▶ _Description of the task_
Your answer should hold all lines of the entries that include the word "equality".

▶ _Dataset records_
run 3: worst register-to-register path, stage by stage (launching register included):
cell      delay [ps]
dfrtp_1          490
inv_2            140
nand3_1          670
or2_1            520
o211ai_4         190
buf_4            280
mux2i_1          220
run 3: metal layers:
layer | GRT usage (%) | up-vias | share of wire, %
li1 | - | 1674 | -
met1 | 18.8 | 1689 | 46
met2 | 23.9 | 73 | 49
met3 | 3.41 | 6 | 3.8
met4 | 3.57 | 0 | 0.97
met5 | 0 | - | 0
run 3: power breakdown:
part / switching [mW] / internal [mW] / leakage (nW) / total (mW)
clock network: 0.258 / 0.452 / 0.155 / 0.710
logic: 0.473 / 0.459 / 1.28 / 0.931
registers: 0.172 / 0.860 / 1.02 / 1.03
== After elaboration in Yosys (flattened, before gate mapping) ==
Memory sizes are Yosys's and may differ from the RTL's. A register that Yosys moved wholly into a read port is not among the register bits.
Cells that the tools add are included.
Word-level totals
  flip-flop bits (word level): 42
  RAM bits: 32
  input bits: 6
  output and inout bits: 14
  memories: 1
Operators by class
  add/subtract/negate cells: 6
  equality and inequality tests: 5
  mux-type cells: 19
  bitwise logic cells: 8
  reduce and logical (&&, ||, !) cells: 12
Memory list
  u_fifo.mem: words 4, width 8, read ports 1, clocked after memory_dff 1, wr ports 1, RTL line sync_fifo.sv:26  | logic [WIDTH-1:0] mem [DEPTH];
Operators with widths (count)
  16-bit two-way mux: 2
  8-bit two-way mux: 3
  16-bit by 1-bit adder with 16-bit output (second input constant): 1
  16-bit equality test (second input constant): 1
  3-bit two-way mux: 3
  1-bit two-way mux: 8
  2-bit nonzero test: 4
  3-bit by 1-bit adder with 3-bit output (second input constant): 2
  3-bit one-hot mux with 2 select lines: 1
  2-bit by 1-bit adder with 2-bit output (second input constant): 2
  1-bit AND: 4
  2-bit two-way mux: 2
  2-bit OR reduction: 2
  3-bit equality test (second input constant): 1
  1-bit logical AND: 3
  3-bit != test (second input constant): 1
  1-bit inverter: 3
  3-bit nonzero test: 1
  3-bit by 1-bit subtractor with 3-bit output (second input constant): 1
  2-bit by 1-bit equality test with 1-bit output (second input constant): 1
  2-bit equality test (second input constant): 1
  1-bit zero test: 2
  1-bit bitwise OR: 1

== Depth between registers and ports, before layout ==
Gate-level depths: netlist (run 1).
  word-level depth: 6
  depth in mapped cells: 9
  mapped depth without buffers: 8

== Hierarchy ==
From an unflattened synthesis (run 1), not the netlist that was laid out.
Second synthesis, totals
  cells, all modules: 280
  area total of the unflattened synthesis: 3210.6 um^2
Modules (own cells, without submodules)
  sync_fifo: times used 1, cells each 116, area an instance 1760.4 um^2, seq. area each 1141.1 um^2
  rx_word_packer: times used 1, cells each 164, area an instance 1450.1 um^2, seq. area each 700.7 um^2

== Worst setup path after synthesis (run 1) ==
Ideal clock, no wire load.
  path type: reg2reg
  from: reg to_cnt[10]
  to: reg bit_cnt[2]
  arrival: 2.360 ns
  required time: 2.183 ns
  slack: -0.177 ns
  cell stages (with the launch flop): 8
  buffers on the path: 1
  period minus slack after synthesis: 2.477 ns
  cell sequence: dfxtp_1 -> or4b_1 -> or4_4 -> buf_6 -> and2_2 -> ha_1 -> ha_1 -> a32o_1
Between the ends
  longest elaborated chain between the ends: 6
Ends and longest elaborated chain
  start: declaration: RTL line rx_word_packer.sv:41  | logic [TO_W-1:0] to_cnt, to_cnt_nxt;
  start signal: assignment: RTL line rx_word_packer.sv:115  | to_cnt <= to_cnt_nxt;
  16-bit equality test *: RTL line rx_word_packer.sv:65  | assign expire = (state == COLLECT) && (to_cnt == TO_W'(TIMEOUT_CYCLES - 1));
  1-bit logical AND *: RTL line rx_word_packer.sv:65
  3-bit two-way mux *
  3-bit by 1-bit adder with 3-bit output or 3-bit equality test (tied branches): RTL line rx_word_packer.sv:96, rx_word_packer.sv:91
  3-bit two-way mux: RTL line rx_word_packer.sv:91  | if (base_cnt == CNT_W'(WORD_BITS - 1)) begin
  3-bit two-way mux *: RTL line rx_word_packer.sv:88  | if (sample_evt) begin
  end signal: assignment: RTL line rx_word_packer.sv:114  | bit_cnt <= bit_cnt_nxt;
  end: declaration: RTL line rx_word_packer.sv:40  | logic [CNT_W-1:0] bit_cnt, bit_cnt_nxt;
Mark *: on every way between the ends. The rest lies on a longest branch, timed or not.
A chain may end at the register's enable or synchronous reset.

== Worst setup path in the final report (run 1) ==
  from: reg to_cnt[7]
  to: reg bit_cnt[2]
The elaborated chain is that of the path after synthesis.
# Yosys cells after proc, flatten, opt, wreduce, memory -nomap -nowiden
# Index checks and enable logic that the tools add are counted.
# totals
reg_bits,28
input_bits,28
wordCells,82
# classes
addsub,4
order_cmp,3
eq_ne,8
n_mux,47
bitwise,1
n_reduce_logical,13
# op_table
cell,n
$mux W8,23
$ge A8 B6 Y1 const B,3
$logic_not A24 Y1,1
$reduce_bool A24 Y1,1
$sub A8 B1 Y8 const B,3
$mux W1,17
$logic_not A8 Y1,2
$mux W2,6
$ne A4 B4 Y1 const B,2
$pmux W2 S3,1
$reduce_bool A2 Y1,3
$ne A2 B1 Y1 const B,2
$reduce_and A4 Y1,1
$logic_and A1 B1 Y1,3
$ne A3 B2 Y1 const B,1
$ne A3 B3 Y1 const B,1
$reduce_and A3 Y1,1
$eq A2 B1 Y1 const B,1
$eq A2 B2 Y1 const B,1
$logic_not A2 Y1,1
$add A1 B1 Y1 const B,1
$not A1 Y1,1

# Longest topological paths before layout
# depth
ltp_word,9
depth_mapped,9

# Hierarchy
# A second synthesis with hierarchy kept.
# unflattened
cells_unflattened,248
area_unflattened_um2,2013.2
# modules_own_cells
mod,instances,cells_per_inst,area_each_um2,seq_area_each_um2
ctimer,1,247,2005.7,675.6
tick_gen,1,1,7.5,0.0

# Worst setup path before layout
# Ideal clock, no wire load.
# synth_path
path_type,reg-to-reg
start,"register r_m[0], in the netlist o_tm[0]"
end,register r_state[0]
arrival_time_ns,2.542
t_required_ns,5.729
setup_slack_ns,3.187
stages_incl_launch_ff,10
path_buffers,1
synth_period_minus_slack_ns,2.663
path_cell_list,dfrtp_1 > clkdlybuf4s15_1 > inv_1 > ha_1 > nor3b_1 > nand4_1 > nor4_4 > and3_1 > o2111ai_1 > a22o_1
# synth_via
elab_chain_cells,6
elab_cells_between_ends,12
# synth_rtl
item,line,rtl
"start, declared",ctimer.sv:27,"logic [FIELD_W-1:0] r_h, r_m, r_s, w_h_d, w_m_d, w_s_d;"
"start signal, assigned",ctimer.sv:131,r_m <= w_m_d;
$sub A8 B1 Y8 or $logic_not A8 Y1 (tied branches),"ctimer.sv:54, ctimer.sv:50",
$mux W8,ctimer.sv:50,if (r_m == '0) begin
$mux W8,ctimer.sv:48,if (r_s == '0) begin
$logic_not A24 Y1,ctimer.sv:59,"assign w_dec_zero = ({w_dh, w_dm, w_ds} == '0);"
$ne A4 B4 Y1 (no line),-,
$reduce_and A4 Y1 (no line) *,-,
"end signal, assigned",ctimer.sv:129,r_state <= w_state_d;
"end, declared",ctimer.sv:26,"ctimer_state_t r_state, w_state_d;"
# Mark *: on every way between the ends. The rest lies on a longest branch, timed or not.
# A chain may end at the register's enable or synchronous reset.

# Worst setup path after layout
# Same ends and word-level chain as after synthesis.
<file path="src/rtl/tdes_ahb_slave_ctrl.sv">
// AHB-Lite slave register front end for a Triple-DES core: CTRL/KEY/DATA registers, result FIFO, status.
// Optional interrupt output and CTRL.irqEnable bit are built when TDES_AHB_IRQ_EN is defined.
module tdes_ahb_slave_ctrl #(
  parameter int          DATA_W    = 64,
  parameter int          NUM_KEYS  = 3,
  parameter logic [31:0] BASE_ADDR = 32'hAAAAAAA0,
  parameter int          RES_DEPTH = 4
) (
  input  logic                       HCLK,
  input  logic                       HRESET,
  input  logic                       HSEL,
  input  logic [31:0]                HADDR,
  input  logic                       HWRITE,
  input  logic [1:0]                 HTRANS,
  input  logic [2:0]                 HSIZE,
  input  logic [2:0]                 HBURST,
  input  logic [3:0]                 HPROT,
  input  logic                       HMASTLOCK,
  input  logic                       HREADY,
  input  logic [DATA_W-1:0]          HWDATA,
  output logic [DATA_W-1:0]          HRDATA,
  output logic                       HREADYOUT,
  output logic                       HRESP,
  output logic                       enable,
  output logic                       encryptionType,
  output logic [DATA_W-1:0]          data,
  output logic [NUM_KEYS*DATA_W-1:0] keys,
  input  logic                       outputEnable,
  input  logic [DATA_W-1:0]          outputData
`ifdef TDES_AHB_IRQ_EN
  ,
  output logic                       irq
`endif
);

  localparam int NREG  = NUM_KEYS + 4;
  localparam int OFF_W = $clog2(NREG);
  localparam int PTR_W = $clog2(RES_DEPTH);
  localparam int CNT_W = PTR_W + 1;
  localparam logic [OFF_W-1:0] CTRL_OFF = '0;
  localparam logic [OFF_W-1:0] DATA_OFF = OFF_W'(NUM_KEYS + 1);
  localparam logic [OFF_W-1:0] RES_OFF  = OFF_W'(NUM_KEYS + 2);
  localparam logic [OFF_W-1:0] STAT_OFF = OFF_W'(NUM_KEYS + 3);

  typedef enum logic [1:0] {IDLE, OKAY, ERR1, ERR2} state_t;

  state_t               state;
  logic                 write_p1;
  logic [OFF_W-1:0]     off_p1;
  logic [31:0]          off_p0;
  logic [OFF_W-1:0]     off_a;
  logic                 accept_p0, bad_p0;
  logic                 busy, ovf;
  logic [CNT_W-1:0]     count;
  logic [PTR_W-1:0]     rptr, wptr;
  logic [DATA_W-1:0]    mem [RES_DEPTH];
  logic [DATA_W-1:0]    key_q [NUM_KEYS];
  logic [DATA_W-1:0]    status_w;
  logic                 good_p1, reg_we, data_we, pop, push_ok, full, empty, stat_rd;
  logic                 busy_chk, empty_chk;
  logic                 irq_en;
  logic                 unused_bits;

  assign unused_bits = ^{HPROT, HTRANS[0]};

  assign off_p0    = HADDR - BASE_ADDR;
  assign off_a     = off_p0[OFF_W-1:0];
  assign accept_p0 = HSEL & HREADY & HTRANS[1] & (state != ERR1);

  assign good_p1 = (state == OKAY);
  assign reg_we  = good_p1 & write_p1;
  assign data_we = reg_we & (off_p1 == DATA_OFF);
  assign stat_rd = good_p1 & ~write_p1 & (off_p1 == STAT_OFF);
  assign empty   = (count == '0);
  assign full    = (count == CNT_W'(RES_DEPTH));
  assign pop     = good_p1 & ~write_p1 & (off_p1 == RES_OFF) & ~empty;
  assign push_ok = outputEnable & (~full | pop);

  // The address-phase checks must see the effect of the data phase still in flight.
  assign busy_chk  = busy | data_we;
  assign empty_chk = empty | ((count == CNT_W'(1)) & pop);

  always_comb begin
    bad_p0 = 1'b0;
    if (HSIZE != 3'b011 || HBURST != 3'b000 || HMASTLOCK)
      bad_p0 = 1'b1;
    if (off_p0 >= 32'(NREG)) begin
      bad_p0 = 1'b1;
    end else begin
      if (HWRITE && (off_a == RES_OFF || off_a == STAT_OFF)) bad_p0 = 1'b1;
      if (HWRITE && off_a == DATA_OFF && busy_chk)           bad_p0 = 1'b1;
      if (!HWRITE && off_a == RES_OFF && empty_chk)          bad_p0 = 1'b1;
    end
  end

  // Address phase -> data phase
  always_ff @(posedge HCLK or negedge HRESET) begin
    if (!HRESET) begin
      state     <= IDLE;
      HREADYOUT <= 1'b1;
      HRESP     <= 1'b0;
      write_p1  <= 1'b0;
      off_p1    <= '0;
    end else begin
      case (state)
        ERR1: begin
          state     <= ERR2;
          HREADYOUT <= 1'b1;
          HRESP     <= 1'b1;
        end
        default: begin
          if (accept_p0) begin
            write_p1 <= HWRITE;
            off_p1   <= off_a;
            if (bad_p0) begin
              state     <= ERR1;
              HREADYOUT <= 1'b0;
              HRESP     <= 1'b1;
            end else begin
              state     <= OKAY;
              HREADYOUT <= 1'b1;
              HRESP     <= 1'b0;
            end
          end else begin
            state     <= IDLE;
            HREADYOUT <= 1'b1;
            HRESP     <= 1'b0;
          end
        end
      endcase
    end
  end

  // Data phase commit
  always_ff @(posedge HCLK or negedge HRESET) begin
    if (!HRESET) begin
      encryptionType <= 1'b0;
      irq_en         <= 1'b0;
      data           <= '0;
      enable         <= 1'b0;
      for (int k = 0; k < NUM_KEYS; k++) key_q[k] <= '0;
    end else begin
      enable <= data_we;
      if (reg_we) begin
        if (off_p1 == CTRL_OFF) begin
          encryptionType <= HWDATA[0];
`ifdef TDES_AHB_IRQ_EN
          irq_en <= HWDATA[1];
`endif
        end
        for (int k = 0; k < NUM_KEYS; k++)
          if (off_p1 == OFF_W'(k + 1)) key_q[k] <= HWDATA;
        if (off_p1 == DATA_OFF) data <= HWDATA;
      end
    end
  end

  always_comb begin
    keys = '0;
    for (int k = 0; k < NUM_KEYS; k++) keys[k*DATA_W +: DATA_W] = key_q[k];
  end

  // Result FIFO control; a push into a full FIFO survives only if a pop frees a slot
  always_ff @(posedge HCLK or negedge HRESET) begin
    if (!HRESET) begin
      count <= '0;
      rptr  <= '0;
      wptr  <= '0;
      busy  <= 1'b0;
      ovf   <= 1'b0;
    end else begin
      if (push_ok) wptr <= wptr + PTR_W'(1);
      if (pop)     rptr <= rptr + PTR_W'(1);
      count <= count + CNT_W'(push_ok) - CNT_W'(pop);
      if (outputEnable && full && !pop) ovf <= 1'b1;
      else if (stat_rd)                 ovf <= 1'b0;
      if (data_we)           busy <= 1'b1;
      else if (outputEnable) busy <= 1'b0;
    end
  end

  always_ff @(posedge HCLK) begin
    if (push_ok) mem[wptr] <= outputData;
  end

`ifdef TDES_AHB_IRQ_EN
  always_ff @(posedge HCLK or negedge HRESET) begin
    if (!HRESET) irq <= 1'b0;
    else         irq <= (irq_en & ~empty) | (irq_en & ovf);
  end
`endif

  always_comb begin
    status_w             = '0;
    status_w[0]          = busy;
    status_w[1]          = empty;
    status_w[2]          = full;
    status_w[3]          = ovf;
    status_w[8 +: CNT_W] = count;
    HRDATA               = '0;
    if (good_p1 && !write_p1) begin
      if (off_p1 == CTRL_OFF) begin
        HRDATA[0] = encryptionType;
        HRDATA[1] = irq_en;
      end
      for (int k = 0; k < NUM_KEYS; k++)
        if (off_p1 == OFF_W'(k + 1)) HRDATA = key_q[k];
      if (off_p1 == DATA_OFF) HRDATA = data;
      if (off_p1 == RES_OFF)  HRDATA = mem[rptr];
      if (off_p1 == STAT_OFF) HRDATA = status_w;
    end
  end

endmodule

</file>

▶ _Result_
  equality and inequality tests: 5
  16-bit equality test (second input constant): 1
  3-bit equality test (second input constant): 1
  2-bit by 1-bit equality test with 1-bit output (second input constant): 1
  2-bit equality test (second input constant): 1
  16-bit equality test *: RTL line rx_word_packer.sv:65  | assign expire = (state == COLLECT) && (to_cnt == TO_W'(TIMEOUT_CYCLES - 1));
  3-bit by 1-bit adder with 3-bit output or 3-bit equality test (tied branches): RTL line rx_word_packer.sv:96, rx_word_packer.sv:91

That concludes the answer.